WHAT IS NEEDED >> Report all lines of the data below that hold the word "every".

Stored data entries:
=-=-=

[config.mk]
export PLATFORM = sky130hd
export DESIGN_NAME = icache_refill_ctrl
export DESIGN_NICKNAME = d
export VERILOG_FILES = /design/src/rtl/imem_pkg.sv /design/src/rtl/icache_line_buf.sv /design/src/rtl/icache_refill_ctrl.sv
export SDC_FILE = /design/constraint.sdc
export NUM_CORES = 1
export LEC_CHECK = 0
export CAP_MARGIN = 20
export CORE_AREA = 2 2 313 315
export CTS_CLUSTER_DIAMETER = 120
export CTS_CLUSTER_SIZE = 30
export DETAILED_ROUTE_END_ITERATION = 16
export DIE_AREA = 0 0 315 317
export HOLD_SLACK_MARGIN = 0.02
export SKIP_CTS_REPAIR_TIMING = 1
export SLEW_MARGIN = 25
export SYNTH_ARGS = -nofsm -noshare
export SYNTH_HDL_FRONTEND = slang
export SYNTH_SLANG_ARGS = --single-unit
[constraint.sdc]
create_clock -name cpu_clk -period 49.7 [get_ports cpu_clk]
set_input_delay 4.97 -clock cpu_clk [delete_from_list [all_inputs] [get_ports cpu_clk]]
set_output_delay 4.97 -clock cpu_clk [all_outputs]
set_load 0.01 [all_outputs]
--- src/rtl/ov7670_capture.sv ---
// OV7670 parallel-port capture: synchronises the camera pins into clk, pairs
// RGB444 bytes into 12-bit pixels and issues one framebuffer write per pixel.
module ov7670_capture #(
    parameter int H_ACTIVE = 640,
    parameter int V_ACTIVE = 480,
    parameter int ADDR_W   = 19
) (
    input  logic              clk,
    input  logic              reset_,
    input  logic              enable,
    input  logic              pclk_pin,
    input  logic              vsync_pin,
    input  logic              href_pin,
    input  logic [7:0]        d_pin,
    output logic              wr_en,
    output logic [ADDR_W-1:0] wr_addr,
    output logic [11:0]       wr_data,
    output logic              frame_done,
    output logic              capturing
);

    localparam int XW = $clog2(H_ACTIVE + 1);
    localparam int LW = $clog2(V_ACTIVE + 1);
    localparam logic [XW-1:0]     X_MAX     = XW'(H_ACTIVE);
    localparam logic [LW-1:0]     L_MAX     = LW'(V_ACTIVE);
    localparam logic [ADDR_W-1:0] LINE_STEP = ADDR_W'(H_ACTIVE);

    typedef enum logic [1:0] {S_IDLE, S_WAIT_VS, S_WAIT_VE, S_FRAME} state_t;

    state_t state_q, state_d;

    // All pins share one synchroniser chain so pclk, href and data stay aligned.
    logic [10:0] meta_q, sync_q;
    logic        pclk_prev_q, vsync_prev_q, href_prev_q;

    logic [XW-1:0]     x_q, x_d;
    logic [LW-1:0]     line_q, line_d;
    logic [ADDR_W-1:0] base_q, base_d;
    logic              phase_q, phase_d;
    logic [3:0]        red_q, red_d;
    logic              wr_en_d, frame_done_d;
    logic [ADDR_W-1:0] wr_addr_d;
    logic [11:0]       wr_data_d;

    logic       pclk_s, vsync_s, href_s;
    logic [7:0] d_s;
    logic       pclk_rise, vsync_rise, vsync_fall, href_fall;

    assign pclk_s  = sync_q[10];
    assign vsync_s = sync_q[9];
    assign href_s  = sync_q[8];
    assign d_s     = sync_q[7:0];

    assign pclk_rise  =  pclk_s  & ~pclk_prev_q;
    assign vsync_rise =  vsync_s & ~vsync_prev_q;
    assign vsync_fall = ~vsync_s &  vsync_prev_q;
    assign href_fall  = ~href_s  &  href_prev_q;

    // NOTE: sequential state uses non-blocking assignments so every flop samples pre-edge values.
    always_ff @(posedge clk or negedge reset_) begin
        if (!reset_) begin
            meta_q       <= '0;
            sync_q       <= '0;
            pclk_prev_q  <= 1'b0;
            vsync_prev_q <= 1'b0;
            href_prev_q  <= 1'b0;
        end else begin
            meta_q       <= {pclk_pin, vsync_pin, href_pin, d_pin};
            sync_q       <= meta_q;
            pclk_prev_q  <= pclk_s;
            vsync_prev_q <= vsync_s;
            href_prev_q  <= href_s;
        end
    end

    always_ff @(posedge clk or negedge reset_) begin
        if (!reset_) state_q <= S_IDLE;
        else         state_q <= state_d;
    end

    always_comb begin
        state_d = state_q;
        case (state_q)
            S_IDLE:    if (enable) state_d = S_WAIT_VS;
            S_WAIT_VS: begin
                if (!enable)      state_d = S_IDLE;
                else if (vsync_s) state_d = S_WAIT_VE;
            end
            S_WAIT_VE: if (vsync_fall) state_d = S_FRAME;
            S_FRAME:   if (vsync_rise) state_d = S_WAIT_VS;
            default:   state_d = S_IDLE;
        endcase
    end

    // NOTE: every signal gets a default before the case so no latch is inferred.
    always_comb begin
        x_d          = x_q;
        line_d       = line_q;
        base_d       = base_q;
        phase_d      = phase_q;
        red_d        = red_q;
        wr_en_d      = 1'b0;
        wr_addr_d    = wr_addr;
        wr_data_d    = wr_data;
        frame_done_d = 1'b0;
        capturing    = (state_q == S_FRAME);

        case (state_q)
            S_WAIT_VE: begin
                if (vsync_fall) begin
                    x_d     = '0;
                    line_d  = '0;
                    base_d  = '0;
                    phase_d = 1'b0;
                end
            end
            S_FRAME: begin
                frame_done_d = vsync_rise;
                // A line end takes priority over a coincident byte strobe.
                if (href_fall) begin
                    if (x_q != '0 && line_q != L_MAX) begin
                        line_d = line_q + LW'(1);
                        base_d = base_q + LINE_STEP;
                    end
                    x_d     = '0;
                    phase_d = 1'b0;
                end else if (pclk_rise && href_s) begin
                    if (!phase_q) begin
                        red_d   = d_s[3:0];
                        phase_d = 1'b1;
                    end else begin
                        if (x_q < X_MAX && line_q < L_MAX) begin
                            wr_en_d   = 1'b1;
                            wr_addr_d = base_q + ADDR_W'(x_q);
                            wr_data_d = {red_q, d_s};
                        end
                        if (x_q != X_MAX) x_d = x_q + XW'(1);
                        phase_d = 1'b0;
                    end
                end
            end
            default: ;
        endcase
    end

    always_ff @(posedge clk or negedge reset_) begin
        if (!reset_) begin
            x_q        <= '0;
            line_q     <= '0;
            base_q     <= '0;
            phase_q    <= 1'b0;
            red_q      <= '0;
            wr_en      <= 1'b0;
            wr_addr    <= '0;
            wr_data    <= '0;
            frame_done <= 1'b0;
        end else begin
            x_q        <= x_d;
            line_q     <= line_d;
            base_q     <= base_d;
            phase_q    <= phase_d;
            red_q      <= red_d;
            wr_en      <= wr_en_d;
            wr_addr    <= wr_addr_d;
            wr_data    <= wr_data_d;
            frame_done <= frame_done_d;
        end
    end

endmodule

=-=-=

SOLUTION >>
    // NOTE: sequential state uses non-blocking assignments so every flop samples pre-edge values.
    // NOTE: every signal gets a default before the case so no latch is inferred.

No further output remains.